Member of Tempe City Council
- In office July 17, 2008 – July 7, 2016

Personal details
- Born: December 7, 1978 (age 47)
- Party: Democratic
- Education: B.A. University of Michigan M.A. Arizona State University

= Corey Woods (mayor) =

American politician (born 1978)

Corey Donald Woods (born December 7, 1978) is an American politician serving as the mayor of Tempe, Arizona since 2020. Woods is a member of the Democratic Party.

==Biography==
In 2000, he graduated with a B.A. in political science from the University of Michigan. In 2018, he graduated with a M.A. in educational policy from Arizona State University. He began his career in politics as a member of the Tempe City Council from 2008 to 2016. During this time he served as Tempe's Vice Mayor. He defeated incumbent mayor Mark Mitchell in 2020, becoming the city's first African-American mayor and Arizona's second.

While mayor, he focused on the creation of affordable housing.

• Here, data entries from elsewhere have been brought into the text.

From an optimization exercise on the open Yosys and OpenROAD flow, aimed at small area, a short achievable clock period and few clock cycles per item; shortcuts taken in it are not production practice.
In this exercise RTL edits were held to simulation tests only and were not proved equivalent to the original.
No activity file was given, so power comes from the tool's default toggle rates.

==> flow/design.v <==
module cordic_multiply #(
    parameter WL = 16,
    parameter FL = 14,
    parameter N_ITER = 15
)(
    input  wire                 clk,
    input  wire                 rst_n,
    input  wire                 start,
    input  wire signed [WL-1:0] in1,
    input  wire signed [WL-1:0] in2,
    output wire signed [WL-1:0] out,
    output reg                  done
);
    reg  [15:1] ya_r, yb_r;
    reg         c0_r, p16_r;
    reg  [8:3] yc_r;
    wire p1 = ~(in1[0]);
    wire p2 = ~(in1[1]);
    wire p3 = ~(in1[2]);
    wire p4 = ~(in1[3]);
    wire p5 = ~(in1[4]);
    wire p6 = ~(in1[5]);
    wire p7 = ~(in1[6]);
    wire p8 = ~(in1[7]);
    wire p9 = ~(in1[8]);
    wire p10 = ~(in1[9]);
    wire p11 = ~(in1[10]);
    wire p12 = ~(in1[11]);
    wire p13 = ~(in1[12]);
    wire p14 = ~(in1[13]);
    wire p15 = ~(in1[14]);
    wire p16 = ~(~(in1[15]));
    wire p17 = ~(in2[15] & ~in1[0]);
    wire p18 = ~(in2[15]);
    wire p19 = ~(in2[14] & in1[1]);
    wire p20 = ~(in2[13] & in1[2]);
    wire p21 = ~(in2[12] & in1[3]);
    wire p22 = ~(in2[11] & in1[4]);
    wire p23 = ~(in2[10] & in1[5]);
    wire p24 = ~(in2[9] & in1[6]);
    wire p25 = ~(in2[8] & in1[7]);
    wire p26 = ~(in2[7] & in1[8]);
    wire p27 = ~(in2[6] & in1[9]);
    wire p28 = ~(in2[5] & in1[10]);
    wire p29 = ~(in2[4] & in1[11]);
    wire p30 = ~(in2[3] & in1[12]);
    wire p31 = ~(in2[2] & in1[13]);
    wire p32 = ~(~(in2[1] & in1[14]));
    wire p33 = ~(in2[15] & ~in1[1]);
    wire p34 = ~(in2[14] & in1[2]);
    wire p35 = ~(in2[13] & in1[3]);
    wire p36 = ~(in2[12] & in1[4]);
    wire p37 = ~(in2[11] & in1[5]);
    wire p38 = ~(in2[10] & in1[6]);
    wire p39 = ~(in2[9] & in1[7]);
    wire p40 = ~(in2[8] & in1[8]);
    wire p41 = ~(in2[7] & in1[9]);
    wire p42 = ~(in2[6] & in1[10]);
    wire p43 = ~(in2[5] & in1[11]);
    wire p44 = ~(in2[4] & in1[12]);
    wire p45 = ~(in2[3] & in1[13]);
    wire p46 = ~(in2[2] & in1[14]);
    wire p47 = ~(~(in2[1] & in1[15]));
    wire p48 = ~(in2[1] & in1[14]);
    wire p49 = ~(in2[15] & ~in1[2]);
    wire p50 = ~(in2[14] & in1[3]);
    wire p51 = ~(in2[13] & in1[4]);
    wire p52 = ~(in2[12] & in1[5]);
    wire p53 = ~(in2[11] & in1[6]);
    wire p54 = ~(in2[10] & in1[7]);
    wire p55 = ~(in2[9] & in1[8]);
    wire p56 = ~(in2[8] & in1[9]);
    wire p57 = ~(in2[7] & in1[10]);
    wire p58 = ~(in2[6] & in1[11]);
    wire p59 = ~(in2[5] & in1[12]);
    wire p60 = ~(in2[4] & in1[13]);
    wire p61 = ~(in2[3] & in1[14]);
    wire p62 = ~(~(in2[2] & in1[15]));
    wire p63 = ~(in2[15] & ~in1[3]);
    wire p64 = ~(in2[14] & in1[4]);
    wire p65 = ~(in2[13] & in1[5]);
    wire p66 = ~(in2[12] & in1[6]);
    wire p67 = ~(in2[11] & in1[7]);
    wire p68 = ~(in2[10] & in1[8]);
    wire p69 = ~(in2[9] & in1[9]);
    wire p70 = ~(in2[8] & in1[10]);
    wire p71 = ~(in2[7] & in1[11]);
    wire p72 = ~(in2[6] & in1[12]);
    wire p73 = ~(in2[5] & in1[13]);
    wire p74 = ~(in2[4] & in1[14]);
    wire p75 = ~(~(in2[3] & in1[15]));
    wire p76 = ~(in2[15] & ~in1[4]);
    wire p77 = ~(in2[14] & in1[5]);
    wire p78 = ~(in2[13] & in1[6]);
    wire p79 = ~(in2[12] & in1[7]);
    wire p80 = ~(in2[11] & in1[8]);
    wire p81 = ~(in2[10] & in1[9]);
    wire p82 = ~(in2[9] & in1[10]);
    wire p83 = ~(in2[8] & in1[11]);
    wire p84 = ~(in2[7] & in1[12]);
    wire p85 = ~(in2[6] & in1[13]);
    wire p86 = ~(in2[5] & in1[14]);
    wire p87 = ~(~(in2[4] & in1[15]));
    wire p88 = ~(in2[15] & ~in1[5]);
    wire p89 = ~(in2[14] & in1[6]);
    wire p90 = ~(in2[13] & in1[7]);
    wire p91 = ~(in2[12] & in1[8]);
    wire p92 = ~(in2[11] & in1[9]);
    wire p93 = ~(in2[10] & in1[10]);
    wire p94 = ~(in2[9] & in1[11]);
    wire p95 = ~(in2[8] & in1[12]);
    wire p96 = ~(in2[7] & in1[13]);
    wire p97 = ~(in2[6] & in1[14]);
    wire p98 = ~(~(in2[5] & in1[15]));
    wire p99 = ~(in2[15] & ~in1[6]);
    wire p100 = ~(in2[14] & in1[7]);
    wire p101 = ~(in2[13] & in1[8]);
    wire p102 = ~(in2[12] & in1[9]);
    wire p103 = ~(in2[11] & in1[10]);
    wire p104 = ~(in2[10] & in1[11]);
    wire p105 = ~(in2[9] & in1[12]);
    wire p106 = ~(in2[8] & in1[13]);
    wire p107 = ~(in2[7] & in1[14]);
    wire p108 = ~(~(in2[6] & in1[15]));
    wire p109 = ~(in2[15] & ~in1[7]);
    wire p110 = ~(in2[14] & in1[8]);
    wire p111 = ~(in2[13] & in1[9]);
    wire p112 = ~(in2[12] & in1[10]);
    wire p113 = ~(in2[11] & in1[11]);
    wire p114 = ~(in2[10] & in1[12]);
    wire p115 = ~(in2[9] & in1[13]);
    wire p116 = ~(in2[8] & in1[14]);
    wire p117 = ~(~(in2[7] & in1[15]));
    wire p118 = ~(in2[15] & ~in1[8]);
    wire p119 = ~(in2[14] & in1[9]);
    wire p120 = ~(in2[13] & in1[10]);
    wire p121 = ~(in2[12] & in1[11]);
    wire p122 = ~(in2[11] & in1[12]);
    wire p123 = ~(in2[10] & in1[13]);
    wire p124 = ~(in2[9] & in1[14]);
    wire p125 = ~(~(in2[8] & in1[15]));
    wire p126 = ~(in2[15] & ~in1[9]);
    wire p127 = ~(in2[14] & in1[10]);
    wire p128 = ~(in2[13] & in1[11]);
    wire p129 = ~(in2[12] & in1[12]);
    wire p130 = ~(in2[11] & in1[13]);
    wire p131 = ~(in2[10] & in1[14]);
    wire p132 = ~(~(in2[9] & in1[15]));
    wire p133 = ~(in2[15] & ~in1[10]);
    wire p134 = ~(in2[14] & in1[11]);
    wire p135 = ~(in2[13] & in1[12]);
    wire p136 = ~(in2[12] & in1[13]);
    wire p137 = ~(in2[11] & in1[14]);
    wire p138 = ~(~(in2[10] & in1[15]));
    wire p139 = ~(in2[15] & ~in1[11]);
    wire p140 = ~(in2[14] & in1[12]);
    wire p141 = ~(in2[13] & in1[13]);
    wire p142 = ~(in2[12] & in1[14]);
    wire p143 = ~(~(in2[11] & in1[15]));
    wire p144 = ~(in2[15] & ~in1[12]);
    wire p145 = ~(in2[14] & in1[13]);
    wire p146 = ~(in2[13] & in1[14]);
    wire p147 = ~(~(in2[12] & in1[15]));
    wire p148 = ~(in2[15] & ~in1[13]);
    wire p149 = ~(in2[14] & in1[14]);
    wire p150 = ~(~(in2[13] & in1[15]));
    wire p151 = ~(in2[15] & ~in1[14]);
    wire p152 = ~(~(in2[14] & in1[15]));
    wire p153 = ~(in2[15] & ~in1[15]);
    wire p154 = ~(1'b1);
    wire s155, c156;
    cm_fa us155 (.a(p1), .b(p2), .ci(p3), .s(s155), .co(c156));
    wire s157, c158;
    cm_fa us157 (.a(p4), .b(p5), .ci(p6), .s(s157), .co(c158));
    wire s159, c160;
    cm_fa us159 (.a(p7), .b(p8), .ci(p9), .s(s159), .co(c160));
    wire s161, c162;
    cm_fa us161 (.a(p10), .b(p11), .ci(p12), .s(s161), .co(c162));
    wire s163, c164;
    cm_fa us163 (.a(p13), .b(p14), .ci(p15), .s(s163), .co(c164));
    wire s165, c166;
    cm_fa us165 (.a(s155), .b(s157), .ci(s159), .s(s165), .co(c166));
    wire s167, c168;
    cm_fa us167 (.a(s161), .b(s163), .ci(s165), .s(s167), .co(c168));
    wire s169, c170;
    cm_fa us169 (.a(p16), .b(p17), .ci(p18), .s(s169), .co(c170));
    wire s171, c172;
    cm_fa us171 (.a(p19), .b(p20), .ci(p21), .s(s171), .co(c172));
    wire s173, c174;
    cm_fa us173 (.a(p22), .b(p23), .ci(p24), .s(s173), .co(c174));
    wire s175, c176;
    cm_fa us175 (.a(p25), .b(p26), .ci(p27), .s(s175), .co(c176));
    wire s177, c178;
    cm_fa us177 (.a(p28), .b(p29), .ci(p30), .s(s177), .co(c178));
    wire s179, c180;
    cm_fa us179 (.a(p31), .b(p32), .ci(c156), .s(s179), .co(c180));
    wire s181, c182;
    cm_fa us181 (.a(c158), .b(c160), .ci(c162), .s(s181), .co(c182));
    wire s183, c184;
    cm_fa us183 (.a(c164), .b(s169), .ci(s171), .s(s183), .co(c184));
    wire s185, c186;
    cm_fa us185 (.a(s173), .b(s175), .ci(s177), .s(s185), .co(c186));
    wire s187, c188;
    cm_fa us187 (.a(c166), .b(s179), .ci(s181), .s(s187), .co(c188));
    wire s189, c190;
    cm_fa us189 (.a(s183), .b(s185), .ci(c168), .s(s189), .co(c190));
    wire s191, c192;
    cm_fa us191 (.a(p33), .b(p34), .ci(p35), .s(s191), .co(c192));
    wire s193, c194;
    cm_fa us193 (.a(p36), .b(p37), .ci(p38), .s(s193), .co(c194));
    wire s195, c196;
    cm_fa us195 (.a(p39), .b(p40), .ci(p41), .s(s195), .co(c196));
    wire s197, c198;
    cm_fa us197 (.a(p42), .b(p43), .ci(p44), .s(s197), .co(c198));
    wire s199, c200;
    cm_fa us199 (.a(p45), .b(p46), .ci(p47), .s(s199), .co(c200));
    wire s201, c202;
    cm_fa us201 (.a(p48), .b(c170), .ci(c172), .s(s201), .co(c202));
    wire s203, c204;
    cm_fa us203 (.a(c174), .b(c176), .ci(c178), .s(s203), .co(c204));
    wire s205, c206;
    cm_fa us205 (.a(s191), .b(s193), .ci(s195), .s(s205), .co(c206));
    wire s207, c208;
    cm_fa us207 (.a(s197), .b(s199), .ci(c180), .s(s207), .co(c208));
    wire s209, c210;
    cm_fa us209 (.a(c182), .b(c184), .ci(c186), .s(s209), .co(c210));
    wire s211, c212;
    cm_fa us211 (.a(s201), .b(s203), .ci(s205), .s(s211), .co(c212));
    wire s213, c214;
    cm_fa us213 (.a(c188), .b(s207), .ci(s209), .s(s213), .co(c214));
    wire s215, c216;
    cm_fa us215 (.a(s211), .b(c190), .ci(s213), .s(s215), .co(c216));
    wire s217, c218;
    cm_fa us217 (.a(p49), .b(p50), .ci(p51), .s(s217), .co(c218));
    wire s219, c220;
    cm_fa us219 (.a(p52), .b(p53), .ci(p54), .s(s219), .co(c220));
    wire s221, c222;
    cm_fa us221 (.a(p55), .b(p56), .ci(p57), .s(s221), .co(c222));
    wire s223, c224;
    cm_fa us223 (.a(p58), .b(p59), .ci(p60), .s(s223), .co(c224));
    wire s225, c226;
    cm_fa us225 (.a(p61), .b(p62), .ci(c192), .s(s225), .co(c226));
    wire s227, c228;
    cm_fa us227 (.a(c194), .b(c196), .ci(c198), .s(s227), .co(c228));
    wire s229, c230;
    cm_fa us229 (.a(c200), .b(s217), .ci(s219), .s(s229), .co(c230));
    wire s231, c232;
    cm_fa us231 (.a(s221), .b(s223), .ci(c202), .s(s231), .co(c232));
    wire s233, c234;
    cm_fa us233 (.a(c204), .b(c206), .ci(s225), .s(s233), .co(c234));
    wire s235, c236;
    cm_fa us235 (.a(s227), .b(s229), .ci(c208), .s(s235), .co(c236));
    wire s237, c238;
    cm_fa us237 (.a(c210), .b(s231), .ci(c212), .s(s237), .co(c238));
    wire s239, c240;
    cm_fa us239 (.a(s233), .b(s235), .ci(c214), .s(s239), .co(c240));
    wire s241, c242;
    cm_fa us241 (.a(p63), .b(p64), .ci(p65), .s(s241), .co(c242));
    wire s243, c244;
    cm_fa us243 (.a(p66), .b(p67), .ci(p68), .s(s243), .co(c244));
    wire s245, c246;
    cm_fa us245 (.a(p69), .b(p70), .ci(p71), .s(s245), .co(c246));
    wire s247, c248;
    cm_fa us247 (.a(p72), .b(p73), .ci(p74), .s(s247), .co(c248));
    wire s249, c250;
    cm_fa us249 (.a(p75), .b(c218), .ci(c220), .s(s249), .co(c250));
    wire s251, c252;
    cm_fa us251 (.a(c222), .b(c224), .ci(s241), .s(s251), .co(c252));
    wire s253, c254;
    cm_fa us253 (.a(s243), .b(s245), .ci(s247), .s(s253), .co(c254));
    wire s255, c256;
    cm_fa us255 (.a(c226), .b(c228), .ci(c230), .s(s255), .co(c256));
    wire s257, c258;
    cm_fa us257 (.a(s249), .b(s251), .ci(s253), .s(s257), .co(c258));
    wire s259, c260;
    cm_fa us259 (.a(c232), .b(c234), .ci(s255), .s(s259), .co(c260));
    wire s261, c262;
    cm_fa us261 (.a(s257), .b(c236), .ci(c238), .s(s261), .co(c262));
    wire s263, c264;
    cm_fa us263 (.a(p76), .b(p77), .ci(p78), .s(s263), .co(c264));
    wire s265, c266;
    cm_fa us265 (.a(p79), .b(p80), .ci(p81), .s(s265), .co(c266));
    wire s267, c268;
    cm_fa us267 (.a(p82), .b(p83), .ci(p84), .s(s267), .co(c268));
    wire s269, c270;
    cm_fa us269 (.a(p85), .b(p86), .ci(p87), .s(s269), .co(c270));
    wire s271, c272;
    cm_fa us271 (.a(c242), .b(c244), .ci(c246), .s(s271), .co(c272));
    wire s273, c274;
    cm_fa us273 (.a(c248), .b(s263), .ci(s265), .s(s273), .co(c274));
    wire s275, c276;
    cm_fa us275 (.a(s267), .b(s269), .ci(c250), .s(s275), .co(c276));
    wire s277, c278;
    cm_fa us277 (.a(c252), .b(c254), .ci(s271), .s(s277), .co(c278));
    wire s279, c280;
    cm_fa us279 (.a(s273), .b(c256), .ci(s275), .s(s279), .co(c280));
    wire s281, c282;
    cm_fa us281 (.a(c258), .b(s277), .ci(c260), .s(s281), .co(c282));
    wire s283, c284;
    cm_fa us283 (.a(p88), .b(p89), .ci(p90), .s(s283), .co(c284));
    wire s285, c286;
    cm_fa us285 (.a(p91), .b(p92), .ci(p93), .s(s285), .co(c286));
    wire s287, c288;
    cm_fa us287 (.a(p94), .b(p95), .ci(p96), .s(s287), .co(c288));
    wire s289, c290;
    cm_fa us289 (.a(p97), .b(p98), .ci(c264), .s(s289), .co(c290));
    wire s291, c292;
    cm_fa us291 (.a(c266), .b(c268), .ci(c270), .s(s291), .co(c292));
    wire s293, c294;
    cm_fa us293 (.a(s283), .b(s285), .ci(s287), .s(s293), .co(c294));
    wire s295, c296;
    cm_fa us295 (.a(c272), .b(c274), .ci(s289), .s(s295), .co(c296));
    wire s297, c298;
    cm_fa us297 (.a(s291), .b(s293), .ci(c276), .s(s297), .co(c298));
    wire s299, c300;
    cm_fa us299 (.a(c278), .b(s295), .ci(c280), .s(s299), .co(c300));
    wire s301, c302;
    cm_fa us301 (.a(p99), .b(p100), .ci(p101), .s(s301), .co(c302));
    wire s303, c304;
    cm_fa us303 (.a(p102), .b(p103), .ci(p104), .s(s303), .co(c304));
    wire s305, c306;
    cm_fa us305 (.a(p105), .b(p106), .ci(p107), .s(s305), .co(c306));
    wire s307, c308;
    cm_fa us307 (.a(p108), .b(c284), .ci(c286), .s(s307), .co(c308));
    wire s309, c310;
    cm_fa us309 (.a(c288), .b(s301), .ci(s303), .s(s309), .co(c310));
    wire s311, c312;
    cm_fa us311 (.a(s305), .b(c290), .ci(c292), .s(s311), .co(c312));
    wire s313, c314;
    cm_fa us313 (.a(c294), .b(s307), .ci(s309), .s(s313), .co(c314));
    wire s315, c316;
    cm_fa us315 (.a(c296), .b(s311), .ci(s313), .s(s315), .co(c316));
    wire s317, c318;
    cm_fa us317 (.a(p109), .b(p110), .ci(p111), .s(s317), .co(c318));
    wire s319, c320;
    cm_fa us319 (.a(p112), .b(p113), .ci(p114), .s(s319), .co(c320));
    wire s321, c322;
    cm_fa us321 (.a(p115), .b(p116), .ci(p117), .s(s321), .co(c322));
    wire s323, c324;
    cm_fa us323 (.a(c302), .b(c304), .ci(c306), .s(s323), .co(c324));
    wire s325, c326;
    cm_fa us325 (.a(s317), .b(s319), .ci(s321), .s(s325), .co(c326));
    wire s327, c328;
    cm_fa us327 (.a(c308), .b(c310), .ci(s323), .s(s327), .co(c328));
    wire s329, c330;
    cm_fa us329 (.a(s325), .b(c312), .ci(c314), .s(s329), .co(c330));
    wire s331, c332;
    cm_fa us331 (.a(p118), .b(p119), .ci(p120), .s(s331), .co(c332));
    wire s333, c334;
    cm_fa us333 (.a(p121), .b(p122), .ci(p123), .s(s333), .co(c334));
    wire s335, c336;
    cm_fa us335 (.a(p124), .b(p125), .ci(c318), .s(s335), .co(c336));
    wire s337, c338;
    cm_fa us337 (.a(c320), .b(c322), .ci(s331), .s(s337), .co(c338));
    wire s339, c340;
    cm_fa us339 (.a(s333), .b(c324), .ci(c326), .s(s339), .co(c340));
    wire s341, c342;
    cm_fa us341 (.a(s335), .b(s337), .ci(c328), .s(s341), .co(c342));
    wire s343, c344;
    cm_fa us343 (.a(s339), .b(c330), .ci(s341), .s(s343), .co(c344));
    wire s345, c346;
    cm_fa us345 (.a(p126), .b(p127), .ci(p128), .s(s345), .co(c346));
    wire s347, c348;
    cm_fa us347 (.a(p129), .b(p130), .ci(p131), .s(s347), .co(c348));
    wire s349, c350;
    cm_fa us349 (.a(p132), .b(c332), .ci(c334), .s(s349), .co(c350));
    wire s351, c352;
    cm_fa us351 (.a(s345), .b(s347), .ci(c336), .s(s351), .co(c352));
    wire s353, c354;
    cm_fa us353 (.a(c338), .b(s349), .ci(c340), .s(s353), .co(c354));
    wire s355, c356;
    cm_fa us355 (.a(s351), .b(c342), .ci(s353), .s(s355), .co(c356));
    wire s357, c358;
    cm_fa us357 (.a(p133), .b(p134), .ci(p135), .s(s357), .co(c358));
    wire s359, c360;
    cm_fa us359 (.a(p136), .b(p137), .ci(p138), .s(s359), .co(c360));
    wire s361, c362;
    cm_fa us361 (.a(c346), .b(c348), .ci(s357), .s(s361), .co(c362));
    wire s363, c364;
    cm_fa us363 (.a(s359), .b(c350), .ci(s361), .s(s363), .co(c364));
    wire s365, c366;
    cm_fa us365 (.a(c352), .b(s363), .ci(c354), .s(s365), .co(c366));
    wire s367, c368;
    cm_fa us367 (.a(p139), .b(p140), .ci(p141), .s(s367), .co(c368));
    wire s369, c370;
    cm_fa us369 (.a(p142), .b(p143), .ci(c358), .s(s369), .co(c370));
    wire s371, c372;
    cm_fa us371 (.a(c360), .b(s367), .ci(c362), .s(s371), .co(c372));
    wire s373, c374;
    cm_fa us373 (.a(s369), .b(c364), .ci(s371), .s(s373), .co(c374));
    wire s375, c376;
    cm_fa us375 (.a(p144), .b(p145), .ci(p146), .s(s375), .co(c376));
    wire s377, c378;
    cm_fa us377 (.a(p147), .b(c368), .ci(s375), .s(s377), .co(c378));
    wire s379, c380;
    cm_fa us379 (.a(c370), .b(s377), .ci(c372), .s(s379), .co(c380));
    wire s381, c382;
    cm_fa us381 (.a(p148), .b(p149), .ci(p150), .s(s381), .co(c382));
    wire s383, c384;
    cm_fa us383 (.a(c376), .b(s381), .ci(c378), .s(s383), .co(c384));
    wire s385, c386;
    cm_fa us385 (.a(p151), .b(p152), .ci(c382), .s(s385), .co(c386));
    wire s387, c388;
    cm_fa us387 (.a(p153), .b(p154), .ci(c386), .s(s387), .co(c388));
    wire [16:0] ya = {s387, c384, c380, c374, c366, c356, c344, s343, s327, c298, s297, s279, s259, s237, s215, s187, s167};
    wire [16:0] yb = {1'b1, s385, s383, s379, s373, s365, s355, 1'b1, c316, c300, c282, c262, c240, c216, 1'b1, s189, 1'b1};
    wire        cy0 = ya[0] | yb[0];        
    wire        sx16 = ~(ya[16] ^ yb[16]);  
    always @(posedge clk) begin
        ya_r  <= ya[15:1];
        yb_r  <= yb[15:1];
        c0_r  <= cy0;
        p16_r <= sx16;
    end
    always @(posedge clk)
        yc_r <= {s329, s315, s299, s281, s261, s239};
    wire [15:1] ya2, yb2;
    wire yk9;
    wire yk8;
    wire yk7;
    wire yk6;
    wire yk5;
    wire yk4;
    cm_fa ur3 (.a(ya_r[3]), .b(yb_r[3]), .ci(yc_r[3]), .s(ya2[3]), .co(yk4));
    cm_fa ur4 (.a(ya_r[4]), .b(yb_r[4]), .ci(yc_r[4]), .s(ya2[4]), .co(yk5));
    cm_fa ur5 (.a(ya_r[5]), .b(yb_r[5]), .ci(yc_r[5]), .s(ya2[5]), .co(yk6));
    cm_fa ur6 (.a(ya_r[6]), .b(yb_r[6]), .ci(yc_r[6]), .s(ya2[6]), .co(yk7));
    cm_fa ur7 (.a(ya_r[7]), .b(yb_r[7]), .ci(yc_r[7]), .s(ya2[7]), .co(yk8));
    cm_fa ur8 (.a(ya_r[8]), .b(yb_r[8]), .ci(yc_r[8]), .s(ya2[8]), .co(yk9));
    assign ya2[1] = ya_r[1];
    assign yb2[1] = yb_r[1];
    assign ya2[2] = ya_r[2];
    assign yb2[2] = yb_r[2];
    assign yb2[3] = 1'b1;
    assign yb2[4] = yk4;
    assign yb2[5] = yk5;
    assign yb2[6] = yk6;
    assign yb2[7] = yk7;
    assign yb2[8] = yk8;
    assign ya2[9] = ya_r[9];
    assign yb2[9] = yk9;
    assign ya2[10] = ya_r[10];
    assign yb2[10] = yb_r[10];
    assign ya2[11] = ya_r[11];
    assign yb2[11] = yb_r[11];
    assign ya2[12] = ya_r[12];
    assign yb2[12] = yb_r[12];
    assign ya2[13] = ya_r[13];
    assign yb2[13] = yb_r[13];
    assign ya2[14] = ya_r[14];
    assign yb2[14] = yb_r[14];
    assign ya2[15] = ya_r[15];
    assign yb2[15] = yb_r[15];
    wire [16:0] sum = {p16_r, ya2, 1'b1} + {1'b1, yb2, c0_r};
    assign out = ~sum[16:1];
    always @(posedge clk or negedge rst_n)
        if (!rst_n) done <= 1'b0;
        else        done <= start;
endmodule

He founded "Hometown for All" which created an investment fund that would purchase properties and convert them into permanent affordable housing units.

During his tenure, Tempe partnered with Arizona State University and developed a wastewater surveillance process where wastewater was monitored to inform COVID-19 case rates, the first city in the country to do so. Tempe received a grant from the Centers for Disease Control and Prevention expand the program. The Tempe Streetcar transit line was completed during his term in 2022.

In 2022, the Arizona State Legislature named him to the bipartisan Housing Supply Study Committee tasked with developing solutions to the state's housing shortage.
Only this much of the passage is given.